36. The method of claim 29, further including the steps of:

providing a support structure; and

placing said support structure between said textile layer and said PTFE layer.

37. The method of claim 29, wherein said support structure is a knitted stent, a woven stent, a braided stent, a non-woven spun structure and combinations thereof.

38. The method of claim 29, further including the steps of:

providing a support structure; and

placing said PTFE layer and said textile layer onto said support structure.

39. The method of claim 36, wherein said support structure is a stent, said stent having two opposed ends and a stent wall therebetween.

40. The method of claim 39, wherein said stent is a knitted stent, a woven stent, a stretch-knit stent, a braided stent, and combinations thereof.
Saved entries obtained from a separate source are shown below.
$ cat src/rtl/i2c_master_ctrl.sv
// i2c_master_ctrl: byte-level I2C master (START / STOP / WRITE / READ).
//   cmd_valid/cmd_ready/cmd_op/cmd_data/cmd_nack : host command handshake
//   rsp_valid/rsp_data/rsp_nack                  : completion pulse and results
//   busy                                         : command in progress
//   scl_in/sda_in, scl_out/sda_out               : resolved levels / open-drain drive
// Optional macro I2C_MASTER_CLK_STRETCH_EN: freeze the quarter timer in Q2
// while the master releases SCL but the bus still reads low.
module i2c_master_ctrl
  import i2c_pkg::*;
#(
  parameter int unsigned CLK_DIV = I2C_CLK_DIV_DEFAULT
) (
  input  logic       clk,
  input  logic       reset,
  input  logic       cmd_valid,
  output logic       cmd_ready,
  input  logic [1:0] cmd_op,
  input  logic [7:0] cmd_data,
  input  logic       cmd_nack,
  output logic       rsp_valid,
  output logic [7:0] rsp_data,
  output logic       rsp_nack,
  output logic       busy,
  input  logic       scl_in,
  input  logic       sda_in,
  output logic       scl_out,
  output logic       sda_out
);

  state_e      state_q, state_d;
  cmd_op_e     op_q, op_d;
  logic [7:0]  data_q, data_d;
  logic        nack_q, nack_d;
  logic [3:0]  bit_q, bit_d;
  logic [7:0]  rx_q, rx_d;
  logic        ack_q, ack_d;
  logic        scl_out_q, scl_out_d;
  logic        sda_out_q, sda_out_d;
  logic        cmd_ready_q, cmd_ready_d;
  logic        busy_q, busy_d;
  logic        rsp_valid_q, rsp_valid_d;
  logic [7:0]  rsp_data_q, rsp_data_d;
  logic        rsp_nack_q, rsp_nack_d;

  logic        qtick;
  logic [1:0]  quarter, quarter_nxt;
  logic        restart, hold;

  assign restart = (state_q == ST_IDLE);

`ifdef I2C_MASTER_CLK_STRETCH_EN
  assign hold = (state_q != ST_IDLE) && (quarter == 2'd2) && scl_out_q && !scl_in;
`else
  logic scl_in_unused;
  assign scl_in_unused = scl_in;
  assign hold          = 1'b0;
`endif

  i2c_clk_div #(.CLK_DIV(CLK_DIV)) u_clk_div (
    .clk         (clk),
    .reset       (reset),
    .restart     (restart),
    .hold        (hold),
    .qtick       (qtick),
    .quarter     (quarter),
    .quarter_nxt (quarter_nxt)
  );

  always_comb begin
    state_d     = state_q;
    op_d        = op_q;
    data_d      = data_q;
    nack_d      = nack_q;
    bit_d       = bit_q;
    rx_d        = rx_q;
    ack_d       = ack_q;
    rsp_valid_d = 1'b0;
    rsp_data_d  = rsp_data_q;
    rsp_nack_d  = rsp_nack_q;

    case (state_q)
      ST_IDLE: begin
        if (cmd_valid && cmd_ready_q) begin
          op_d   = cmd_op_e'(cmd_op);
          data_d = cmd_data;
          nack_d = cmd_nack;
          bit_d  = '0;
          case (cmd_op_e'(cmd_op))
            OP_START: state_d = ST_START;
            OP_STOP:  state_d = ST_STOP;
            default:  state_d = ST_BIT;
          endcase
        end
      end
      ST_START, ST_STOP: begin
        if (qtick && quarter == 2'd3) begin
          state_d     = ST_IDLE;
          rsp_valid_d = 1'b1;
        end
      end
      ST_BIT: begin
        if (qtick && quarter == 2'd2) begin
          if (bit_q == 4'd8) ack_d = sda_in;
          else               rx_d  = {rx_q[6:0], sda_in};
        end
        if (qtick && quarter == 2'd3) begin
          if (bit_q == 4'd8) begin
            state_d     = ST_IDLE;
            rsp_valid_d = 1'b1;
            if (op_q == OP_READ) rsp_data_d = rx_q;
            else                 rsp_nack_d = ack_q;
          end else begin
            bit_d = bit_q + 4'd1;
          end
        end
      end
      default: state_d = ST_IDLE;
    endcase

    // Bus drive is computed from the post-edge state/quarter so the
    // registered pins change on the first cycle of the quarter they describe.
    scl_out_d = 1'b1;
    sda_out_d = 1'b1;
    case (state_d)
      ST_START: begin
        scl_out_d = (quarter_nxt != 2'd3);
        sda_out_d = !quarter_nxt[1];
      end
      ST_STOP: begin
        scl_out_d = (quarter_nxt != 2'd0);
        sda_out_d = (quarter_nxt == 2'd3);
      end
      ST_BIT: begin
        scl_out_d = quarter_nxt[1];
        if (bit_d == 4'd8) sda_out_d = (op_d == OP_READ) ? nack_d : 1'b1;
        else               sda_out_d = (op_d == OP_WRITE) ? data_d[~bit_d[2:0]] : 1'b1;
      end
      default: ;
    endcase

    cmd_ready_d = (state_d == ST_IDLE);
    busy_d      = (state_d != ST_IDLE);
  end

  always_ff @(posedge clk) begin
    if (reset) begin
      state_q     <= ST_IDLE;
      op_q        <= OP_START;
      data_q      <= '0;
      nack_q      <= 1'b0;
      bit_q       <= '0;
      rx_q        <= '0;
      ack_q       <= 1'b0;
      scl_out_q   <= 1'b1;
      sda_out_q   <= 1'b1;
      cmd_ready_q <= 1'b1;
      busy_q      <= 1'b0;
      rsp_valid_q <= 1'b0;
      rsp_data_q  <= '0;
      rsp_nack_q  <= 1'b0;
    end else begin
      state_q     <= state_d;
      op_q        <= op_d;
      data_q      <= data_d;
      nack_q      <= nack_d;
      bit_q       <= bit_d;
      rx_q        <= rx_d;
      ack_q       <= ack_d;
      scl_out_q   <= scl_out_d;
      sda_out_q   <= sda_out_d;
      cmd_ready_q <= cmd_ready_d;
      busy_q      <= busy_d;
      rsp_valid_q <= rsp_valid_d;
      rsp_data_q  <= rsp_data_d;
      rsp_nack_q  <= rsp_nack_d;
    end
  end

  assign scl_out   = scl_out_q;
  assign sda_out   = sda_out_q;
  assign cmd_ready = cmd_ready_q;
  assign busy      = busy_q;
  assign rsp_valid = rsp_valid_q;
  assign rsp_data  = rsp_data_q;
  assign rsp_nack  = rsp_nack_q;

endmodule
41. The method of claim 39, further including the steps of:

suturing said hybrid assembly to said stent at said opposed ends of said stent.

42. The method of claim 29, wherein said elastomeric bonding agent is selected from the group consisting of polyurethanes, styrene/isobutylene/styrene block copolymers, silicones, and combinations thereof.

43. The method of claim 29, wherein said elastomeric bonding agent is a polycarbonate urethane.

44. The method of claim 29, wherein said textile layer is knitted textile layer, a woven textile layer, a braided textile layer, a non-woven spun textile layer and combinations thereof.

45. The method of claim 29, wherein said textile layer and said PTFE layer are substantially planar.

46. The method of claim 45, wherein said hybrid device is a vascular patch.